WORK INSTRUCTIONS:
Please read the records below and return each line holding the string "group".

─── GIVEN DATA

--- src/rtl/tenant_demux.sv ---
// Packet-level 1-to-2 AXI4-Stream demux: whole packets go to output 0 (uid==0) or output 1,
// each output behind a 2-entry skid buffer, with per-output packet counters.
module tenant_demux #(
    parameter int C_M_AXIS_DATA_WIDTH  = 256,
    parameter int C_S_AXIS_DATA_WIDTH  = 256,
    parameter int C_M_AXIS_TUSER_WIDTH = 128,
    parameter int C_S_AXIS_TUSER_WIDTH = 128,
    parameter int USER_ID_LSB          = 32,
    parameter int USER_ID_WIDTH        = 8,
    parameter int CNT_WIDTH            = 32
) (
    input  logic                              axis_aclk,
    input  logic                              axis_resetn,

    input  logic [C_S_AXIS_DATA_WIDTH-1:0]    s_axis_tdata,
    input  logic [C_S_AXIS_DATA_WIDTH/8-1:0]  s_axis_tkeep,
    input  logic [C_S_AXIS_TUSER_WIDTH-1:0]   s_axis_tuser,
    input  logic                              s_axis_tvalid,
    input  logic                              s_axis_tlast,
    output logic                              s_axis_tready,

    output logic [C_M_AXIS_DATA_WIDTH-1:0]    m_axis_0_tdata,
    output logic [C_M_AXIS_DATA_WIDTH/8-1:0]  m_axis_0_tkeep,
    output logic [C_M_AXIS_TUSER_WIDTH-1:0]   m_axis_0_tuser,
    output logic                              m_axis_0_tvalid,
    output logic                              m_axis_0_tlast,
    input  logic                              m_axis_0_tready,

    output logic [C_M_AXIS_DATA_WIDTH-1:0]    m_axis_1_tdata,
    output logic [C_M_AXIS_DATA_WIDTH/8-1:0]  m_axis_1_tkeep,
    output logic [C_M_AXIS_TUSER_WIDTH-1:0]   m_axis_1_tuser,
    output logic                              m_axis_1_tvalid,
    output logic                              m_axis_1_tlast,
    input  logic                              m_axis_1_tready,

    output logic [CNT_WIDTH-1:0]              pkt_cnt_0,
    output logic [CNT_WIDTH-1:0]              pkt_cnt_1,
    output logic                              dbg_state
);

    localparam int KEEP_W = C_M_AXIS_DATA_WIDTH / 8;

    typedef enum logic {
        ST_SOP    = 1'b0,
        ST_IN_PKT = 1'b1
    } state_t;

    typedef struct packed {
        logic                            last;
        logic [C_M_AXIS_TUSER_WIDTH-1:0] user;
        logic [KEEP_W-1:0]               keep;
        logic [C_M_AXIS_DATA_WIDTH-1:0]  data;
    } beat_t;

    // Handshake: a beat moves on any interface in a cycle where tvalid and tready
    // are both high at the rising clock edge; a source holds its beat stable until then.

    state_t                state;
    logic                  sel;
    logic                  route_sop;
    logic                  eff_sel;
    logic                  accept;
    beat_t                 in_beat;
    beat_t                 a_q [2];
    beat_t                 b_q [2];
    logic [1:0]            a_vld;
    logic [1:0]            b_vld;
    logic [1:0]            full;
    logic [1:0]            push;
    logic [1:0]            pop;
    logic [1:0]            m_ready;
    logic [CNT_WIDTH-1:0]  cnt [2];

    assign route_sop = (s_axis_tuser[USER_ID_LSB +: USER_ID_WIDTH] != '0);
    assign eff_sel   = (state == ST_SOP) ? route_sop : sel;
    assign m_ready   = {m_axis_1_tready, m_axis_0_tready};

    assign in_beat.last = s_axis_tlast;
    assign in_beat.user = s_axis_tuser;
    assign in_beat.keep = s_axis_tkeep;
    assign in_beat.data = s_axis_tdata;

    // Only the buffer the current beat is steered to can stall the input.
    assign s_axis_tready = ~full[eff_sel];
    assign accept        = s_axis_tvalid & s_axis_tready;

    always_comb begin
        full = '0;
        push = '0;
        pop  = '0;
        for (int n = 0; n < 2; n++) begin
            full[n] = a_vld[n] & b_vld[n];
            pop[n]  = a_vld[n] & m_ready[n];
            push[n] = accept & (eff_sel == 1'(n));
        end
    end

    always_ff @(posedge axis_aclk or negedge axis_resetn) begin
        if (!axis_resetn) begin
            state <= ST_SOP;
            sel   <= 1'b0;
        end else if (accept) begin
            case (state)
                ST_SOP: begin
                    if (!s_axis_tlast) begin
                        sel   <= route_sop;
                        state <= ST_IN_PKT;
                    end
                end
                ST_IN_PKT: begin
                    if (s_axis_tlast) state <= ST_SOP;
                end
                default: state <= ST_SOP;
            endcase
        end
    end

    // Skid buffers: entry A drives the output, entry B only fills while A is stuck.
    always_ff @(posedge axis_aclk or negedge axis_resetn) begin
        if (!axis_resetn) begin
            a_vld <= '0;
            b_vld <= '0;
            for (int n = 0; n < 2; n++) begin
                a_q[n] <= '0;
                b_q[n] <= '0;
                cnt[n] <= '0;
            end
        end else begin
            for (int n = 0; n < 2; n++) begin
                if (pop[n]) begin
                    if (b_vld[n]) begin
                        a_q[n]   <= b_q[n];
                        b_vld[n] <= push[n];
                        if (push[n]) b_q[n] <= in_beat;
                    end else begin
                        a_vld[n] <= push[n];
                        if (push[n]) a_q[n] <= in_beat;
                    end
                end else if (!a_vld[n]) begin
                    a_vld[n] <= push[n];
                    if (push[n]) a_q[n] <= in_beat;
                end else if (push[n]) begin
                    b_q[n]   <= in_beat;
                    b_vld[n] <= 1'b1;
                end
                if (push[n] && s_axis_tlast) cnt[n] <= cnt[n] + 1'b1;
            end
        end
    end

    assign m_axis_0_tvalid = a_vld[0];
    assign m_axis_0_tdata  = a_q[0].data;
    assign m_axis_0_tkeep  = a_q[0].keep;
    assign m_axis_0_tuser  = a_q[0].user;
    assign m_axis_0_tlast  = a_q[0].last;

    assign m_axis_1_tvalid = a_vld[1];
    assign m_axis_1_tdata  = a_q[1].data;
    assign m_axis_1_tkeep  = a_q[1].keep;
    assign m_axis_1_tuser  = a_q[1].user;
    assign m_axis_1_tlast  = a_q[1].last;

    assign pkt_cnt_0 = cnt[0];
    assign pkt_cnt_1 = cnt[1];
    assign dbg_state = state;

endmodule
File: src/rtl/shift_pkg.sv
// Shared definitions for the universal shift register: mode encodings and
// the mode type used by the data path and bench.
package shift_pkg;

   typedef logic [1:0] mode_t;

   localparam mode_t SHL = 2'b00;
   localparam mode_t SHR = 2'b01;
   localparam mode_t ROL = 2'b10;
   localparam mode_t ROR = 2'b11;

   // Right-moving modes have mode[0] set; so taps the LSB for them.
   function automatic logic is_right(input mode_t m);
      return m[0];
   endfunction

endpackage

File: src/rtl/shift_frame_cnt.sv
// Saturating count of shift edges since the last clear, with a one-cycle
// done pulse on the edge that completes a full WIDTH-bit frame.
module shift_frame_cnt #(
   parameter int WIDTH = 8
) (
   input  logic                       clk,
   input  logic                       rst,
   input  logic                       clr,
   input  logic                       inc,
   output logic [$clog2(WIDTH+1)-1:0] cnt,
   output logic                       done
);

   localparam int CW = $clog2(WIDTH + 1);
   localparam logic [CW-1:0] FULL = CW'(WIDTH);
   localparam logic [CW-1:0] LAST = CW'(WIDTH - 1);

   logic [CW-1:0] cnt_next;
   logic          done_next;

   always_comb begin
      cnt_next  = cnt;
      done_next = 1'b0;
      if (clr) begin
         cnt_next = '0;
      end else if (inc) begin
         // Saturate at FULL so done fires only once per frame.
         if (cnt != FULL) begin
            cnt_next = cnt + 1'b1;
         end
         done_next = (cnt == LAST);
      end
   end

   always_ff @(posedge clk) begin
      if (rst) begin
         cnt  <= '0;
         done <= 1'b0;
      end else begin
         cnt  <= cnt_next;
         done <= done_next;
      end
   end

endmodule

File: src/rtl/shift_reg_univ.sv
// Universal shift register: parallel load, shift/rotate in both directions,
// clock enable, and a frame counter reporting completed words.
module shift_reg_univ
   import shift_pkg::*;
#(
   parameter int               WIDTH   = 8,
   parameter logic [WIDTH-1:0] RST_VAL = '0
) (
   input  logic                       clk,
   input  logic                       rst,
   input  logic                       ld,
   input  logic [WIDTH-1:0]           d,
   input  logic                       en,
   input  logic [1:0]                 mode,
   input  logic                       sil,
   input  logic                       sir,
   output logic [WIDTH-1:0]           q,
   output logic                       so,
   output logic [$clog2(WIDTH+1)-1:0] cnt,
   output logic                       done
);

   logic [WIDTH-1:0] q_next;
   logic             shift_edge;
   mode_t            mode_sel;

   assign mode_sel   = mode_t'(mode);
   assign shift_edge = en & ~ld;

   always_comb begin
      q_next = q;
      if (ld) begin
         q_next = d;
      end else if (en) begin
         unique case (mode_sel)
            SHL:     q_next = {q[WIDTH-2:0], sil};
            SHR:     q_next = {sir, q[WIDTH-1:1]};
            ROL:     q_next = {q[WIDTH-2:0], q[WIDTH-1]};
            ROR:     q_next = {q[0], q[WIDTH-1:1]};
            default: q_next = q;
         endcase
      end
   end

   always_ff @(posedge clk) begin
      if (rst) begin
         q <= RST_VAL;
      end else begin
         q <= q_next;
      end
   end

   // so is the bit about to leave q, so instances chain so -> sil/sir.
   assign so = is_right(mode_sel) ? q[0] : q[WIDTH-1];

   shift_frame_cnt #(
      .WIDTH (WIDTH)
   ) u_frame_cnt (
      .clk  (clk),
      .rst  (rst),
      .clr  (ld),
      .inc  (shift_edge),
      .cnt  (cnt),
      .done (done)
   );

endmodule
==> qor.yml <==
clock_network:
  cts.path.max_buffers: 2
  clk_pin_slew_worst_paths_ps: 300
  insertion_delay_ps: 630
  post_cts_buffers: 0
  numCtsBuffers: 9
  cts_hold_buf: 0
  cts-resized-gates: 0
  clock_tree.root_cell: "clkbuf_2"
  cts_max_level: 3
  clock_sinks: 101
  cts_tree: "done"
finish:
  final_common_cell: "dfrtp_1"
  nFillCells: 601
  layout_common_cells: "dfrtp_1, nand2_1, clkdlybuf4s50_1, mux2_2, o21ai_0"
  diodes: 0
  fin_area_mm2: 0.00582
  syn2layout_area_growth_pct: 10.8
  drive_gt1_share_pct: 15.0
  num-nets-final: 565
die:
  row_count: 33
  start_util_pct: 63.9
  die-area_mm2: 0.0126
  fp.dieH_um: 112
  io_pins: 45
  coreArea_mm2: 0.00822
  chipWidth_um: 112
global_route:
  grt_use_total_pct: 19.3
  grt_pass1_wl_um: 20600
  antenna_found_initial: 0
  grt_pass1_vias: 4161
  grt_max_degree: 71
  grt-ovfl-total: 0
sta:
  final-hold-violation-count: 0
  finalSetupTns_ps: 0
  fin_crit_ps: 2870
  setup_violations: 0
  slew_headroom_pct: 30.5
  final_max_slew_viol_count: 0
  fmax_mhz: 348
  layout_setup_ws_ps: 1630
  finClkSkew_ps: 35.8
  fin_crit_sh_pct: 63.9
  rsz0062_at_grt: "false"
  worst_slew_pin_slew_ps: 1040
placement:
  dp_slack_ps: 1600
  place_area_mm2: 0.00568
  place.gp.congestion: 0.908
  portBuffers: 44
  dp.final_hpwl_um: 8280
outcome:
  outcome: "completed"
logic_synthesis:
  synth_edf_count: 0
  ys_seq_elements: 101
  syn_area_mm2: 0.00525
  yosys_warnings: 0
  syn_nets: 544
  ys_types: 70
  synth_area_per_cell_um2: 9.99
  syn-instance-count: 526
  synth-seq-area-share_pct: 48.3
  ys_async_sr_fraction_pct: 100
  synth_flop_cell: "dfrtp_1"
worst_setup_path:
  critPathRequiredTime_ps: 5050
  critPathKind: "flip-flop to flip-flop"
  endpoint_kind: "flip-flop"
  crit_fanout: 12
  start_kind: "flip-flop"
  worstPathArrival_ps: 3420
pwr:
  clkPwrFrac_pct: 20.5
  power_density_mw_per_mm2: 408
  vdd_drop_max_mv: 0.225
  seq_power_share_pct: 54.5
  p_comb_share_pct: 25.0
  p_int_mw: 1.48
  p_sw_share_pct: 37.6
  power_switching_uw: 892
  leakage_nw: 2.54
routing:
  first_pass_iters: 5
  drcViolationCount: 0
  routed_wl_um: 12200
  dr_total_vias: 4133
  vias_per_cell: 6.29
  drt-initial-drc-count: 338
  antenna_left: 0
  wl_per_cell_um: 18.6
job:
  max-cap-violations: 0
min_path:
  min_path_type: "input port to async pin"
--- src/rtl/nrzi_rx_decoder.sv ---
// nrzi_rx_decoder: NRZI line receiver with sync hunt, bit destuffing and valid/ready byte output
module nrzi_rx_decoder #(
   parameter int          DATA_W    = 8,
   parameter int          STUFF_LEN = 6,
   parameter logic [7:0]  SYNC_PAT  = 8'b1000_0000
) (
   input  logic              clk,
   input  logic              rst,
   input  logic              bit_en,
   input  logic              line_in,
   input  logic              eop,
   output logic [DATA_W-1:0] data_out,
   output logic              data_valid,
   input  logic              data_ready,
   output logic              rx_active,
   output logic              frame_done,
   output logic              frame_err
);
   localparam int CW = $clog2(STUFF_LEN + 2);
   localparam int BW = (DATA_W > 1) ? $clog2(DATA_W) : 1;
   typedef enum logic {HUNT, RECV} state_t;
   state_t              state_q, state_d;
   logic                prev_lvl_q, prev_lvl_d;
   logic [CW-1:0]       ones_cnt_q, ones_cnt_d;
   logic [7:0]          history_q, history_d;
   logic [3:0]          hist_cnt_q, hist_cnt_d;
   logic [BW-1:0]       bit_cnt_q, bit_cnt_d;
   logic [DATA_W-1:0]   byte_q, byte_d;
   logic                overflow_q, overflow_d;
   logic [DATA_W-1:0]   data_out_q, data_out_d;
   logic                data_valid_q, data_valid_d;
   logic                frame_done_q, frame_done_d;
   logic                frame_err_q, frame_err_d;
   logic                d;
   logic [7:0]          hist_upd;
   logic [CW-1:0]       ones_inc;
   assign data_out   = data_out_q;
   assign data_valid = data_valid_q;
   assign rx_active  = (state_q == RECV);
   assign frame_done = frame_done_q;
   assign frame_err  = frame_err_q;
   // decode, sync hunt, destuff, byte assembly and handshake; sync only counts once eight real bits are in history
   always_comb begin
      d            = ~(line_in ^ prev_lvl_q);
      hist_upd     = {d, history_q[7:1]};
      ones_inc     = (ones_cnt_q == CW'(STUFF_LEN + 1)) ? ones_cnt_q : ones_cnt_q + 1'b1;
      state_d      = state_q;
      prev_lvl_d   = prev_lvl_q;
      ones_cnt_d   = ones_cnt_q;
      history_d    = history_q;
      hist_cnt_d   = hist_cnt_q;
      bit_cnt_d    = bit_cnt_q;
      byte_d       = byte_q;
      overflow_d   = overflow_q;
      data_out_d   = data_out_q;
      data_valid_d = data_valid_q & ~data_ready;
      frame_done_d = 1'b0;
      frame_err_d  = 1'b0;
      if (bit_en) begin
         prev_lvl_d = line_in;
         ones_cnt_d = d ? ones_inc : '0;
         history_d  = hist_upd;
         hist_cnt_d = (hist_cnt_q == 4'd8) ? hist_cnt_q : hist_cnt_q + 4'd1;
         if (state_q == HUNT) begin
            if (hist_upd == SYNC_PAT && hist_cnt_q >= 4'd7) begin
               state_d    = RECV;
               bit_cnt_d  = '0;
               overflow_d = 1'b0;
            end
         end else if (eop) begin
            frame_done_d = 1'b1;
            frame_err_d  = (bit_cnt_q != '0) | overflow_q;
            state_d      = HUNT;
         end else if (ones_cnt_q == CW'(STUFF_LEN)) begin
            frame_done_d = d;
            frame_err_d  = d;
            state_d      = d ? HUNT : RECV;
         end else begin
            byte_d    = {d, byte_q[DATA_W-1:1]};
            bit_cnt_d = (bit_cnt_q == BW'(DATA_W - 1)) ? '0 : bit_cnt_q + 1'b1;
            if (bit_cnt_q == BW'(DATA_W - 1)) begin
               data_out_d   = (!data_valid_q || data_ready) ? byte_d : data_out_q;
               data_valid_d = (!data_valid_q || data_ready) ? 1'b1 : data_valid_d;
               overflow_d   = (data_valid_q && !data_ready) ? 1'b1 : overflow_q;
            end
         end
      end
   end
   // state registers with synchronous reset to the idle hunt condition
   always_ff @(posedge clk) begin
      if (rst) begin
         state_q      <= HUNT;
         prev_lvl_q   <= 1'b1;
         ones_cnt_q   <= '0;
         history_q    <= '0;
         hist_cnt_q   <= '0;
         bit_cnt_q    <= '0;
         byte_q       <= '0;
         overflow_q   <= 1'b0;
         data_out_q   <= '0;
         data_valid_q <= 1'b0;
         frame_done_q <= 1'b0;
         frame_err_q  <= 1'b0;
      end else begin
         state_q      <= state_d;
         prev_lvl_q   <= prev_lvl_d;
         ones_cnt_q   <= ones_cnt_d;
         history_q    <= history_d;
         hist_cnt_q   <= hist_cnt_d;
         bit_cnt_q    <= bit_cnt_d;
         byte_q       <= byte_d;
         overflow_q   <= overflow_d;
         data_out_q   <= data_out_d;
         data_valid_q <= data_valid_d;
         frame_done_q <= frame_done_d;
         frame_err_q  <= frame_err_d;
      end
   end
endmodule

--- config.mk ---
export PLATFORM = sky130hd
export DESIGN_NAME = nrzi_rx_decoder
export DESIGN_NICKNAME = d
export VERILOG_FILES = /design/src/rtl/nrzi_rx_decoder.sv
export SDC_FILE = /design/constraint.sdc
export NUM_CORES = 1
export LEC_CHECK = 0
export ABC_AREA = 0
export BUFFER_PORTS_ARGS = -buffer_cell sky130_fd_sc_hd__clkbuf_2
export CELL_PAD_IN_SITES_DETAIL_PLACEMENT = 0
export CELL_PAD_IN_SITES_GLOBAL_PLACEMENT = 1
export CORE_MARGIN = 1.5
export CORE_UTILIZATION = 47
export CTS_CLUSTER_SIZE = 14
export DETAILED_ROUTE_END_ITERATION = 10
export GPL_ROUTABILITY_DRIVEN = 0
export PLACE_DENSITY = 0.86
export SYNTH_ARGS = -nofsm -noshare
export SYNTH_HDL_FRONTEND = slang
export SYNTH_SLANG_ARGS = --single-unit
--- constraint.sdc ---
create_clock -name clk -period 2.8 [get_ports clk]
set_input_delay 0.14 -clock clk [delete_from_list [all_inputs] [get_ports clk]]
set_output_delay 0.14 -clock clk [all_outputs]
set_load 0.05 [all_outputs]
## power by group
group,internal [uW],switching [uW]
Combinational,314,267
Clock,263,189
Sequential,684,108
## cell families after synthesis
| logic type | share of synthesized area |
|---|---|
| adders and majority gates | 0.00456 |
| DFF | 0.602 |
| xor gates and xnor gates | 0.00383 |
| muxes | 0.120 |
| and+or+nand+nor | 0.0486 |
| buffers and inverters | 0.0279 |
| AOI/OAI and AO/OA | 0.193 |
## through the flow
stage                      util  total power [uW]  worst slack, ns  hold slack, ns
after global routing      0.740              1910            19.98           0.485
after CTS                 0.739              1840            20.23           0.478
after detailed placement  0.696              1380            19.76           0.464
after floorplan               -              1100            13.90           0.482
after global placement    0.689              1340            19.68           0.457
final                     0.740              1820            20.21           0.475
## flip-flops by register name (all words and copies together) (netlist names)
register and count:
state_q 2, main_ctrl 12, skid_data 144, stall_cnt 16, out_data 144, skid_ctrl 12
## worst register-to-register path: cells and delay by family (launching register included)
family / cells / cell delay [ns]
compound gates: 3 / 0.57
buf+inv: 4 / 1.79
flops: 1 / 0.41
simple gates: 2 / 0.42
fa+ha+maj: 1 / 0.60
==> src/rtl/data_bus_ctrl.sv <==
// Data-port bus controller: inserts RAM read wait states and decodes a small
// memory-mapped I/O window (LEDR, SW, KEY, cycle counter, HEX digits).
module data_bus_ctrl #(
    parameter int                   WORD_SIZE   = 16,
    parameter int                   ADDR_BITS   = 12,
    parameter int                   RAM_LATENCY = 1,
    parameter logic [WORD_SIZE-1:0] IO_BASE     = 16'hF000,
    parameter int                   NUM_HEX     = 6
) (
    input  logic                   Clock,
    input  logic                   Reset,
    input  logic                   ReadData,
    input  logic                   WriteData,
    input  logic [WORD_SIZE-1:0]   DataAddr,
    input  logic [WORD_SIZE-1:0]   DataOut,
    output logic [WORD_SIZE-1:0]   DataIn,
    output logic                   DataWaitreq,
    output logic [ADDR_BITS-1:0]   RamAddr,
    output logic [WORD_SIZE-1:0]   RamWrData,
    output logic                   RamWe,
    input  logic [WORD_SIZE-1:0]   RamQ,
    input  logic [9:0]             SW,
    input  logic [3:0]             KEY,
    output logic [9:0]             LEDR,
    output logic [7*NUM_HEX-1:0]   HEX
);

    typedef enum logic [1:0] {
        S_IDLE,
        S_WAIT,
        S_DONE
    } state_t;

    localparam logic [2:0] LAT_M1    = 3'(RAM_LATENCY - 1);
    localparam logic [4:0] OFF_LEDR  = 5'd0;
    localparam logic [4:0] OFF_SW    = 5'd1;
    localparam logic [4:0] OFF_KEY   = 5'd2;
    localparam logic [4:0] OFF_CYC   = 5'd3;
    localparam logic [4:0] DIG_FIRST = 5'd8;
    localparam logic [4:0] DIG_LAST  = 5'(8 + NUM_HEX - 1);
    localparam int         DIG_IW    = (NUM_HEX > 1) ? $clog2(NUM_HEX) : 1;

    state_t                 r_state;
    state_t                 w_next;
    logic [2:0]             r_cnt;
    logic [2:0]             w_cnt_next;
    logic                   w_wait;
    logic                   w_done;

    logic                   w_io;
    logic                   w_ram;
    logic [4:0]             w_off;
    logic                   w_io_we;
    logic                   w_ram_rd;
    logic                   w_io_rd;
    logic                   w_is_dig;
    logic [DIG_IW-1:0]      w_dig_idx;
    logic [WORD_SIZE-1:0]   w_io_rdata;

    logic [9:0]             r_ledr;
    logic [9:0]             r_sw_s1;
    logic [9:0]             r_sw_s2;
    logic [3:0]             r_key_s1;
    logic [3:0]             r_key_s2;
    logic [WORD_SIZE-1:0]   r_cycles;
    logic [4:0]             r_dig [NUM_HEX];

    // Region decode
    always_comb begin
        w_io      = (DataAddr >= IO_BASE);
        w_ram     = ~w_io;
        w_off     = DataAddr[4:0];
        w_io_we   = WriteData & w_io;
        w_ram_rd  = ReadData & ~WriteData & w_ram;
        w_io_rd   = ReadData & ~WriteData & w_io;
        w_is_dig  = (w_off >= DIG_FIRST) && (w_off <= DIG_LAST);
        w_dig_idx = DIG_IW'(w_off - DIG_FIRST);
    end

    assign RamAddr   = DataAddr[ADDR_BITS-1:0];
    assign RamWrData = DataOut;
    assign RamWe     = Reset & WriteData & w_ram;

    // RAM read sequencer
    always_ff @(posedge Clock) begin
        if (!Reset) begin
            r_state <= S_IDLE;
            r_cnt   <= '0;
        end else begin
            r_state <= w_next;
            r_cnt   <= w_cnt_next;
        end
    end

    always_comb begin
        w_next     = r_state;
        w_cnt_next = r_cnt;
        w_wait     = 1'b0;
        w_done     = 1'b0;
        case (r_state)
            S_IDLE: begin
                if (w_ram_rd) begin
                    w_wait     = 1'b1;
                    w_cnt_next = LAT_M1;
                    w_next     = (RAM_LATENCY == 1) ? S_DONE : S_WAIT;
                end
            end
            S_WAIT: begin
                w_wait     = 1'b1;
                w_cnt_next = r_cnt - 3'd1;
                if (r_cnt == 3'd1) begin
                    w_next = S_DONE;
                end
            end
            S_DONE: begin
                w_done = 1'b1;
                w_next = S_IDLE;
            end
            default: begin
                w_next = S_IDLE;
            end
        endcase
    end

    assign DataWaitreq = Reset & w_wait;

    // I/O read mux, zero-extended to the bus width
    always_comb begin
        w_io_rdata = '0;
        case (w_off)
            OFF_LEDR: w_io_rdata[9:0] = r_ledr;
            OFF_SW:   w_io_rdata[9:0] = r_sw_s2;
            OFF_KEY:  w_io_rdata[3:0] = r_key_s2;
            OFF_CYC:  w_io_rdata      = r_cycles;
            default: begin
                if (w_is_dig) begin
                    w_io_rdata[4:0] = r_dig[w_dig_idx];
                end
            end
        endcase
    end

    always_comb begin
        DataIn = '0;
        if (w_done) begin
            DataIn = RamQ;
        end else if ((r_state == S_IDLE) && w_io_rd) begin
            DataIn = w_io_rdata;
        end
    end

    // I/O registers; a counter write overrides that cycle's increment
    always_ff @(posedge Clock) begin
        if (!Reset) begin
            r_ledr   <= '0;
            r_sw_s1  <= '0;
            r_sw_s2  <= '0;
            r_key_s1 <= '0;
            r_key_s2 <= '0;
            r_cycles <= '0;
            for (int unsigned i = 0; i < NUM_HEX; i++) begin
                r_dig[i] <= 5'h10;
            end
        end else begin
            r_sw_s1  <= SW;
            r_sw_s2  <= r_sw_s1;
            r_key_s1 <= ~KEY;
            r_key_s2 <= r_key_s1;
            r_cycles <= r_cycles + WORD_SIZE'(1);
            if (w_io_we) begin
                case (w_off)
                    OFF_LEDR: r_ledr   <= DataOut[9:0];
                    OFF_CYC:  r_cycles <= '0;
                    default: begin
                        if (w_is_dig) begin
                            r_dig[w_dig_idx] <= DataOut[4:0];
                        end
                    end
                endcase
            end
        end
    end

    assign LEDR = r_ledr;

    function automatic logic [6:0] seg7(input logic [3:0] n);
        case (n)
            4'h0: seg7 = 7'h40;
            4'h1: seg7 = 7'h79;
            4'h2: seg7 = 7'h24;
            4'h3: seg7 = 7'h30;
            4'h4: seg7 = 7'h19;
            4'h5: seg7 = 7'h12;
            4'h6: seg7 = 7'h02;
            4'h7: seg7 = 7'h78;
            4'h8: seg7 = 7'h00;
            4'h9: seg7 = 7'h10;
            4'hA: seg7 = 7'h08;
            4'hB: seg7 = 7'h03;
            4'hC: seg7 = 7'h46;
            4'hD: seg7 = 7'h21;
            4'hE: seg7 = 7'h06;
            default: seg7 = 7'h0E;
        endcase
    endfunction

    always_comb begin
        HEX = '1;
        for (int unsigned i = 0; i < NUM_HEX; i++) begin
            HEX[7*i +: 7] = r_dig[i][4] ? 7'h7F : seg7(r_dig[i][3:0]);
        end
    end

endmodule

──────

REPLY:
## power by group
group,internal [uW],switching [uW]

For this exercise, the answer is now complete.